Sleek days, these, run through our hands like thin gelatin.
I’ve been everywhere except Antarctica the past timeslip, where by the way I’m pretty sure that I lived. Right around when the same thing happening now was happening then. Then we knew it was the Earth’s cycle. Today we’re not sure, and the reason it doesn’t matter is that since we say we don’t know, and it may be about us, it probably is, the only prudent thing to do is to chill out; just in case. But I am not one to talk, living in my cozy hive of transistors.
On that gallant continent, I was born and grew; and departed many times and returned; and lived the last few hours of my life there and died in a cave. The last living thing I saw was a deer.
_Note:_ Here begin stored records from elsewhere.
**config.mk**
```make
export PLATFORM = sky130hd
export DESIGN_NAME = mem_wb_stage_flat
export DESIGN_NICKNAME = d
export VERILOG_FILES = /design/src/rtl/mem_wb_pkg.sv /design/src/rtl/mem_wb_if.sv /design/src/rtl/mem_wb_lane.sv /design/src/rtl/mem_wb_stage.sv /design/src/flat_wrapper.sv
export SDC_FILE = /design/constraint.sdc
export NUM_CORES = 1
export LEC_CHECK = 0
export ABC_AREA = 1
export BUFFER_PORTS_ARGS = -buffer_cell sky130_fd_sc_hd__buf_2
export CORE_MARGIN = 8
export CORE_UTILIZATION = 44
export CTS_BUF_LIST = sky130_fd_sc_hd__clkbuf_4 sky130_fd_sc_hd__clkbuf_8 sky130_fd_sc_hd__clkbuf_16
export DETAILED_ROUTE_END_ITERATION = 7
export PLACE_DENSITY_LB_ADDON = 0.15
export SLEW_MARGIN = 20
export SYNTH_ARGS = -nofsm -noshare
export SYNTH_HDL_FRONTEND = slang
export SYNTH_SLANG_ARGS = --single-unit
```
**constraint.sdc**
```tcl
create_clock -name clk -period 2.4 [get_ports clk]
set_input_delay 0.36 -clock clk [delete_from_list [all_inputs] [get_ports clk]]
set_output_delay 0.36 -clock clk [all_outputs]
set_load 0.005 [all_outputs]
```
**src/rtl/mem_wb_pkg.sv**
```systemverilog
// Shared constants, stage-control encoding and helpers for the MEM->WB pipeline register.
package mem_wb_pkg;

  localparam logic Stop         = 1'b1;
  localparam logic NoStop       = 1'b0;
  localparam logic WriteEnable  = 1'b1;
  localparam logic WriteDisable = 1'b0;

  localparam logic [31:0] NOP_REG_ADDR = 32'd0;
  localparam logic [63:0] ZERO_WORD    = 64'd0;

  typedef enum logic [1:0] {
    CTL_RESET,
    CTL_BUBBLE,
    CTL_ADVANCE,
    CTL_HOLD
  } stage_ctl_e;

  function automatic logic [2:0] countOnes(input logic [3:0] v);
    return {2'b00, v[0]} + {2'b00, v[1]} + {2'b00, v[2]} + {2'b00, v[3]};
  endfunction

endpackage

```
**src/rtl/mem_wb_if.sv**
```systemverilog
// MEM->WB bus: memory-stage lanes in, write-back lanes out.
// Counter signals exist only when MEM_WB_PERF_EN is defined.
interface mem_wb_if #(
  parameter int DATA_W  = 32,
  parameter int ADDR_W  = 5,
  parameter int LANES   = 1,
  parameter int STALL_W = 6
`ifdef MEM_WB_PERF_EN
  , parameter int CNT_W = 32
`endif
) ();

  logic [STALL_W-1:0]      stall;
  logic                    flush;
  logic [LANES-1:0]        mem_valid;
  logic [LANES*DATA_W-1:0] mem_wdata;
  logic [LANES*ADDR_W-1:0] mem_wd;
  logic [LANES-1:0]        mem_wreg;

  logic [LANES-1:0]        wb_valid;
  logic [LANES*DATA_W-1:0] wb_wdata;
  logic [LANES*ADDR_W-1:0] wb_wd;
  logic [LANES-1:0]        wb_wreg;

`ifdef MEM_WB_PERF_EN
  logic [CNT_W-1:0]        retire_cnt;
  logic [CNT_W-1:0]        bubble_cnt;
`endif

  modport master (
    output stall, flush, mem_valid, mem_wdata, mem_wd, mem_wreg,
    input  wb_valid, wb_wdata, wb_wd, wb_wreg
`ifdef MEM_WB_PERF_EN
    , input retire_cnt, bubble_cnt
`endif
  );

  modport slave (
    input  stall, flush, mem_valid, mem_wdata, mem_wd, mem_wreg,
    output wb_valid, wb_wdata, wb_wd, wb_wreg
`ifdef MEM_WB_PERF_EN
    , output retire_cnt, bubble_cnt
`endif
  );

endinterface

```
**src/rtl/mem_wb_lane.sv**
```systemverilog
// One write-back lane register, driven by the stage-wide decoded control.
module mem_wb_lane
  import mem_wb_pkg::*;
#(
  parameter int DATA_W = 32,
  parameter int ADDR_W = 5
) (
  input  logic              clk,
  input  stage_ctl_e        i_ctl,
  input  logic              i_valid,
  input  logic [DATA_W-1:0] i_wdata,
  input  logic [ADDR_W-1:0] i_wd,
  input  logic              i_wreg,
  output logic              o_valid,
  output logic [DATA_W-1:0] o_wdata,
  output logic [ADDR_W-1:0] o_wd,
  output logic              o_wreg
);

  logic              r_valid;
  logic [DATA_W-1:0] r_wdata;
  logic [ADDR_W-1:0] r_wd;
  logic              r_wreg;

  // Reset and bubble both leave a NOP in the lane; hold simply keeps state.
  always_ff @(posedge clk) begin
    case (i_ctl)
      CTL_RESET, CTL_BUBBLE: begin
        r_valid <= 1'b0;
        r_wdata <= ZERO_WORD[DATA_W-1:0];
        r_wd    <= NOP_REG_ADDR[ADDR_W-1:0];
        r_wreg  <= WriteDisable;
      end
      CTL_ADVANCE: begin
        r_valid <= i_valid;
        r_wdata <= i_wdata;
        r_wd    <= i_wd;
        r_wreg  <= i_wreg;
      end
      default: ;
    endcase
  end

  assign o_valid = r_valid;
  assign o_wdata = r_wdata;
  assign o_wd    = r_wd;
  assign o_wreg  = r_wreg;

endmodule

```
**src/rtl/mem_wb_stage.sv**
```systemverilog
// Multi-lane MEM->WB pipeline register with flush, x0 suppression and conflict filtering.
// Optional retire/bubble counters are enabled by defining MEM_WB_PERF_EN.
module mem_wb_stage
  import mem_wb_pkg::*;
#(
  parameter int DATA_W    = 32,
  parameter int ADDR_W    = 5,
  parameter int LANES     = 1,
  parameter int STALL_W   = 6,
  parameter int STAGE_IDX = 4
`ifdef MEM_WB_PERF_EN
  , parameter int CNT_W   = 32
`endif
) (
  input logic     clk,
  input logic     rst,
  mem_wb_if.slave bus
);

  stage_ctl_e              w_ctl;
  logic [LANES-1:0]        w_wreg_raw;
  logic [LANES-1:0]        w_wreg_flt;
  logic [LANES-1:0]        w_valid;
  logic [LANES*DATA_W-1:0] w_wdata;
  logic [LANES*ADDR_W-1:0] w_wd;
  logic [LANES-1:0]        w_wreg;

  // Flush outranks the hold, so a held stage can still be emptied.
  always_comb begin
    w_ctl = CTL_HOLD;
    if (rst)
      w_ctl = CTL_RESET;
    else if (bus.flush ||
             (bus.stall[STAGE_IDX] == Stop && bus.stall[STAGE_IDX+1] == NoStop))
      w_ctl = CTL_BUBBLE;
    else if (bus.stall[STAGE_IDX] == NoStop)
      w_ctl = CTL_ADVANCE;
  end

  // Older lanes lose a same-destination write to the youngest lane.
  always_comb begin
    w_wreg_raw = '0;
    for (int i = 0; i < LANES; i++) begin
      w_wreg_raw[i] = (bus.mem_wreg[i] == WriteEnable) && bus.mem_valid[i] &&
                      (bus.mem_wd[i*ADDR_W +: ADDR_W] != NOP_REG_ADDR[ADDR_W-1:0]);
    end
    w_wreg_flt = w_wreg_raw;
    for (int i = 0; i < LANES; i++) begin
      for (int j = i + 1; j < LANES; j++) begin
        if (w_wreg_raw[i] && w_wreg_raw[j] &&
            bus.mem_wd[i*ADDR_W +: ADDR_W] == bus.mem_wd[j*ADDR_W +: ADDR_W])
          w_wreg_flt[i] = WriteDisable;
      end
    end
  end

  for (genvar g = 0; g < LANES; g++) begin : g_lane
    mem_wb_lane #(
      .DATA_W (DATA_W),
      .ADDR_W (ADDR_W)
    ) u_lane (
      .clk     (clk),
      .i_ctl   (w_ctl),
      .i_valid (bus.mem_valid[g]),
      .i_wdata (bus.mem_wdata[g*DATA_W +: DATA_W]),
      .i_wd    (bus.mem_wd[g*ADDR_W +: ADDR_W]),
      .i_wreg  (w_wreg_flt[g]),
      .o_valid (w_valid[g]),
      .o_wdata (w_wdata[g*DATA_W +: DATA_W]),
      .o_wd    (w_wd[g*ADDR_W +: ADDR_W]),
      .o_wreg  (w_wreg[g])
    );
  end

  assign bus.wb_valid = w_valid;
  assign bus.wb_wdata = w_wdata;
  assign bus.wb_wd    = w_wd;
  assign bus.wb_wreg  = w_wreg;

`ifdef MEM_WB_PERF_EN
  logic [CNT_W-1:0] r_retire_cnt;
  logic [CNT_W-1:0] r_bubble_cnt;

  always_ff @(posedge clk) begin
    if (rst) begin
      r_retire_cnt <= '0;
      r_bubble_cnt <= '0;
    end else if (w_ctl == CTL_BUBBLE) begin
      r_bubble_cnt <= r_bubble_cnt + CNT_W'(1);
    end else if (w_ctl == CTL_ADVANCE) begin
      r_retire_cnt <= r_retire_cnt + CNT_W'(countOnes(4'(bus.mem_valid)));
    end
  end

  assign bus.retire_cnt = r_retire_cnt;
  assign bus.bubble_cnt = r_bubble_cnt;
`endif

endmodule

```
**src/flat_wrapper.sv**
```systemverilog
// flat-port wrapper written by rule: the top's interface ports become plain ports
module mem_wb_stage_flat import mem_wb_pkg::*;
#(
  parameter int DATA_W    = 32,
  parameter int ADDR_W    = 5,
  parameter int LANES     = 1,
  parameter int STALL_W   = 6,
  parameter int STAGE_IDX = 4

)
  (clk, rst, bus_stall, bus_flush, bus_mem_valid, bus_mem_wdata, bus_mem_wd, bus_mem_wreg, bus_wb_valid, bus_wb_wdata, bus_wb_wd, bus_wb_wreg);
  mem_wb_if #(.DATA_W(DATA_W), .ADDR_W(ADDR_W), .LANES(LANES), .STALL_W(STALL_W)) bus_i ();
  input logic clk;
  input logic rst;
  input wire logic [$bits(bus_i.stall)-1:0] bus_stall;
  input wire logic [$bits(bus_i.flush)-1:0] bus_flush;
  input wire logic [$bits(bus_i.mem_valid)-1:0] bus_mem_valid;
  input wire logic [$bits(bus_i.mem_wdata)-1:0] bus_mem_wdata;
  input wire logic [$bits(bus_i.mem_wd)-1:0] bus_mem_wd;
  input wire logic [$bits(bus_i.mem_wreg)-1:0] bus_mem_wreg;
  output wire logic [$bits(bus_i.wb_valid)-1:0] bus_wb_valid;
  output wire logic [$bits(bus_i.wb_wdata)-1:0] bus_wb_wdata;
  output wire logic [$bits(bus_i.wb_wd)-1:0] bus_wb_wd;
  output wire logic [$bits(bus_i.wb_wreg)-1:0] bus_wb_wreg;
  assign bus_i.stall = bus_stall;
  assign bus_i.flush = bus_flush;
  assign bus_i.mem_valid = bus_mem_valid;
  assign bus_i.mem_wdata = bus_mem_wdata;
  assign bus_i.mem_wd = bus_mem_wd;
  assign bus_i.mem_wreg = bus_mem_wreg;
  assign bus_wb_valid = bus_i.wb_valid;
  assign bus_wb_wdata = bus_i.wb_wdata;
  assign bus_wb_wd = bus_i.wb_wd;
  assign bus_wb_wreg = bus_i.wb_wreg;
  mem_wb_stage #(.DATA_W(DATA_W), .ADDR_W(ADDR_W), .LANES(LANES), .STALL_W(STALL_W), .STAGE_IDX(STAGE_IDX)) u_core (.clk(clk), .rst(rst), .bus(bus_i));
endmodule
```
=== Word level (Yosys, flattened, before mapping) ===
Index checks and enable logic that the tools add are counted.

* Equal/unequal tests: 2
* Mux-type cells: 7
* Bitwise gates (word level): 1
* Reduce and logical (&&, ||, !) cells: 8

{| class="wikitable"
|+ Operators by type and width
! operator !! count
|-
| $pmux 32 s2 || 1
|-
| $pmux 5 s2 || 1
|-
| $reduce_bool 5->1 || 1
|-
| $mux 2 || 2
|-
| $pmux 1 s2 || 2
|-
| $logic_and 1x1->1 || 3
|-
| $eq 2x1->1 const B || 1
|-
| $eq 2x2->1 const B || 1
|-
| $logic_not 2->1 || 1
|-
| $reduce_bool 2->1 || 1
|-
| $reduce_or 2->1 || 1
|-
| $logic_or 1x1->1 || 1
|-
| $mux 1 || 1
|-
| $not 1->1 || 1
|}

* Bits in registers: 39
* Bits of input ports: 48
* Output and inout bits: 39
* Word-level logic and storage cells: 22

=== Depth between registers and ports, before layout ===
Gate-level depths: netlist (run 1).

* Depth in word-level cells: 8
* Gate-level depth with buffers: 5

=== Cells and area by module ===
From an unflattened synthesis (run 1), not the netlist that was laid out.

* Cells, all modules: 137
* Area, all modules: 1646.6 µm²

{| class="wikitable"
|+ Modules (own cells, without submodules)
! module !! instances !! cells an instance !! area each (µm²) !! seq. area each (µm²)
|-
| mem_wb_lane || 1 || 124 || 1594.0 || 1171.1
|-
| mem_wb_stage || 1 || 13 || 52.6 || 0.0
|}

=== Worst setup path after synthesis (run 1) ===
Ideal clock, no wire load.

* Kind: in2reg
* Start: input rst
* End: register u_core.g_lane[0].u_lane.r_valid (enable)
* Setup time: 0.628 ns
* Arrival: 1.388 ns
* Required time: 1.772 ns
* Setup slack: 0.384 ns
* Cell stages on the path: 2
* Cell sequence: nor2_2 > nand3_1

* Word-level cells in the longest chain between the ends: 4
* Elaborated cells on any way between the ends: 6
* Those cells by class: 2 x eq/ne; 1 x mux; 3 x reduce/logical

{| class="wikitable"
|+ RTL lines
! item !! line !! text
|-
| from (decl) || flat_wrapper.sv:14 || <nowiki>input logic rst;</nowiki>
|-
| $mux 2 * || mem_wb_stage.sv:31 || <nowiki>if (rst)</nowiki>
|-
| $eq 2x1->1 or $logic_not 2->1 (tied branches) || mem_wb_lane.sv:27 || <nowiki>case (i_ctl)</nowiki>
|-
| $reduce_or 2->1 || mem_wb_lane.sv:27 ||
|-
| $reduce_bool 2->1 (no line) * || n/a ||
|-
| to (signal assigned) || mem_wb_lane.sv:35 || <nowiki>r_valid <= i_valid;</nowiki>
|-
| to (decl) || mem_wb_lane.sv:20 || <nowiki>logic r_valid;</nowiki>
|}

Mark *: on every way between the ends. The rest lies on a longest branch, timed or not.
A chain may end at the register's enable or synchronous reset.

=== Final worst setup path (run 1) ===
* Start: input rst
* End: register u_core.g_lane[0].u_lane.r_wdata[20] (enable)

* Word-level cells in the longest chain between the ends: 4
* Elaborated cells on any way between the ends: 6
* Those cells by class: 2 x eq/ne; 1 x mux; 3 x reduce/logical

{| class="wikitable"
|+ RTL lines
! item !! line !! text
|-
| $mux 2 * || mem_wb_stage.sv:31 ||
|-
| $eq 2x1->1 or $logic_not 2->1 (tied branches) || mem_wb_lane.sv:27 ||
|-
| $reduce_or 2->1 || mem_wb_lane.sv:27 ||
|-
| $reduce_bool 2->1 (no line) * || n/a ||
|-
| to (signal assigned) || mem_wb_lane.sv:30 || <nowiki>r_wdata <= ZERO_WORD[DATA_W-1:0];</nowiki>
|-
| to (signal assigned) || mem_wb_lane.sv:36 || <nowiki>r_wdata <= i_wdata;</nowiki>
|-
| to (decl) || mem_wb_lane.sv:21 || <nowiki>logic [DATA_W-1:0] r_wdata;</nowiki>
|}

Marks and branches as above.

==> summary.md, run 1 <==
| Metric | Value |
|---|---|
| Distinct cells, synth | 9 |
| Post-DP Area | about 2000 um^2 |
| Worst-path clk slew | 0.11 ns |
| Synthesized Nets | 177 |
| Antenna violations before repair | 0 |
| Slew Limit Headroom | about two fifths |
| PostCTS Resize Cnt | 0 |
| DIE AREA | 5790 um^2 |
| RSZ-0062 raised after global routing | false |
| Core area | 3580 um^2 |
| Drt first pass iters | 4 |
| Clock tree buffer depth | 2 |
| HPWL Detailed | 2500 um |
| Critical path capture point type | flip-flop |
| Setup_tns | 0 ns |
| Final hold violations | 0 |
| Logic pwr share | under 10% |
| Worst EP arrival | around 1.4 ns |
| Status | completed |
| CP Class | in2reg |
| WP data required | roughly 2.5 ns |
| Pins Over Slew Limit | 0 |
| Ranking of synthesized cells by area | edfxtp_1 (74%), inv_1 (9.2%), nor2_2 (8.3%) |
| Drt initial violations | 93 |
| Seq pwr share | 63.8% |
| Peak fanout along the critical path | 25 |
| ANT cells | 0 |
| Placed insts | 256 |
| Place WS | 0.743 ns |
| Sink Count | 39 |
| Tot Pwr | 0.00123 W |
| # hold bufs at CTS | 0 |
| # Post-CTS Setup Buffers | 0 |
| Mapped Cells | 129 |
| DIE WIDTH | 76.1 um |
| Cell taking the most area after synthesis | edfxtp_1 |
| IO Port Bufs | between 80 and 90 |
| Final non-filler cell area | 2090 um^2 |
| Largest net degree at the start of global routing | 39 |
| DRC | 0 |
| P per Cell Area | 590 nW/um^2 |
| WP buf/inv | 2 |
| Initial Utilization | 44.4% |
| Setup violations, final | 0 |
| Via count | 1096 |
| Global-route wire length before repair | 5280 um |
| Setup crit start kind | input port |
| Non-Filler Instances | 264 |
| Share of layout cells above drive strength 1 | 52.8% |
| Stages on worst setup path | 4 |
| CP max stage cell | buf_4 |
| Setup ws final | 1.11 ns |
| Nets@finish | 263 |
| Die Y | 76.1 um |
| Most frequent cells in the layout | buf_2 (82), inv_1 (39), edfxtp_1 (39) |
| Flops & latches, synth | 39 |
| Fmax | just under 800 MHz |
| Post-layout min period | 1.29 ns |
| Area Overhead vs Synth | 31.7% |
| Period utilization | between 50% and 60% |
| Hold Path Stages | 3 |
| Total gr overflow | 0 |
| Static leakage | 1.18 nW |
| Least-Margin Pin Slew | 0.907 ns |
| Worst VDD drop | 298 uV |
| Cts bufs inserted | 5 |
| Yosys Warn Count | 0 |
| All-layer global routing usage | 11.4% |
| Cell family with most CP delay | simple AND/OR/NAND/NOR gates |
| Synth top area share | 73.7% |
| I/O pin count | between 80 and 90 |
| Vias in the first global route | 1166 |
| Max-cap viol count | 0 |
| Clock share of power | 26.7% |
| Register area share after synthesis | 73.7% |
| Clk root buf | clkbuf_4 |
| Crit path largest cell delay | 0.38 ns |
| Antenna-violating nets left | 0 |
| WL/cell | 12.3 um |
| Switching Fraction | 21.1% |
| FP Rows | 22 |
| CTS H-Tree Depth | 2 |
| DRT Wirelength | 3260 um |
| DR vias/cell | 4.15 |
| Most common cell after layout, fill and taps aside | buf_2 |
| P_int | 0.000974 W |
| Synthesized cell area | roughly 1600 um^2 |
| GPL Wtd Cong | between 0.6 and 0.7 |
| Switch Pwr | 0.000260 W |
| Syn_area_per_cell | roughly 12 um^2 |
| CTS tree | done |
| # fillers | about 340 |
| Crit path cell chain | buf_2, nor2_2, nand3_2, buf_4 |
| Hold Path Class | in2reg |
[synthesized netlist by cell type, drive strengths merged]
cell	number
buf	4
edfxtp	39
inv	39
nand2	3
nand3	1
nand4	1
nor2	42
[kinds of logic (layout without fill, tap and decap cells)]
group,count (synthesis),after routing,share of synthesized area [%]
buffers and inverters,43,130,11.7
and+or+nand+nor,47,47,14.6
DFF,39,39,73.7
[power groups by stage]
stage	combinational, W	clock, W	sequential (W)
floorplan	0.0000416	0	0.000809
global placement	0.000118	0	0.000801
detailed placement	0.000121	0	0.000804
CTS	0.000121	0.000343	0.000788
global route	0.000134	0.000362	0.000791
finish	0.000118	0.000329	0.000787
[final cells by class]
type	instances	area [um^2]	share of cell area (%)
flip-flops and latches	39	1170	55.9
repair buffers	83	418	20.0
multi-input cells	47	240	11.5
inverters	39	146	6.99
well taps	48	60.1	2.87
clock buffers	7	52.6	2.51
clock inverters	1	5.00	0.239
[flip-flops by register name, indices dropped and copies added, names as in the netlist]
| signal | cells |
|---|---|
| u_core.g_lane.u_lane.o_wd | 5 |
| u_core.g_lane.u_lane.o_wdata | 32 |
| u_core.g_lane.u_lane.o_valid | 1 |
| u_core.g_lane.u_lane.o_wreg | 1 |
[metrics by stage]
step | hold WS [ns] | util [%]
3_5_place_dp | 0.663 | 56.9
2_1_floorplan | 0.568 | -
3_3_place_gp | 0.653 | 56.9
5_1_grt | 0.308 | 58.5
6_report | 0.320 | 58.5
4_1_cts | 0.302 | 58.5
[final timing paths]
check	startpoint	to	slack, ns
worst min-delay path	bus_mem_wdata[1]	u_core.g_lane[0].u_lane.o_wdata[1]$_SDFFCE_PP0P_	0.32
worst max-delay path	rst	u_core.g_lane[0].u_lane.o_wdata[20]$_SDFFCE_PP0P_	1.11
[layer usage]
layer  vias up  wire length, um  track usage (%)
met3         4              378             7.43
li1        558                -                -
met5         -                0                0
met4         0               28             4.62
met1       482             1220             11.3
met2        52             1630             18.6
[tightest hold or removal path: cells and delay by family]
family / cells / cell delay (ns)
buffers and inverters: 2 / 0.11
and+or+nand+nor: 1 / 0.08
Note: power is estimated with default switching activity, not from simulation.
==> inputs of run 2 (changes only) <==
--- a/config.mk
+++ b/config.mk
@@ -5,10 +5,10 @@
 export SDC_FILE = /design/constraint.sdc
 export NUM_CORES = 1
 export LEC_CHECK = 0
-export ABC_AREA = 1
+export ABC_AREA = 0
 export BUFFER_PORTS_ARGS = -buffer_cell sky130_fd_sc_hd__buf_2
 export CORE_MARGIN = 8
-export CORE_UTILIZATION = 44
+export CORE_UTILIZATION = 42
 export CTS_BUF_LIST = sky130_fd_sc_hd__clkbuf_4 sky130_fd_sc_hd__clkbuf_8 sky130_fd_sc_hd__clkbuf_16
 export DETAILED_ROUTE_END_ITERATION = 7
 export PLACE_DENSITY_LB_ADDON = 0.15
==> constraint.sdc (replaced) <==
create_clock -name clk -period 1.2 [get_ports clk]
set_input_delay 0.18 -clock clk [delete_from_list [all_inputs] [get_ports clk]]
set_output_delay 0.18 -clock clk [all_outputs]
set_load 0.005 [all_outputs]
==> run 2 against run 1 <==
Effect of this change: sequential power up 99%; first-iteration DRC count decreased by 27%; die area fell by 2.7%; final cell count is 16% lower; flip-flop and latch count unchanged; critical path type is now reg2out; largest cell class unchanged.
I chose to stay behind, while my wife went to Spain and my ship’s crew rose one of its own to captain and sailed on. I did not want to leave; I could not do something that seemed so outrageous as to abandon the land. We were told that we didn’t have a choice then. As the Earth cooled and the oceans froze, we knew it would not be habitable. An entire continent evacuated, about one century sooner than was really necessary; so that it would happen at all. Our leaders understood human nature. Today this place is thought of as a frozen wasteland never lived in by humanity; yet which is melting in a probable return to its prior and periodic state: a lush paradise.
At the bottom of the ice, there will be artifacts.
Now I remember: the last living thing I saw was a coyote. Then there were two.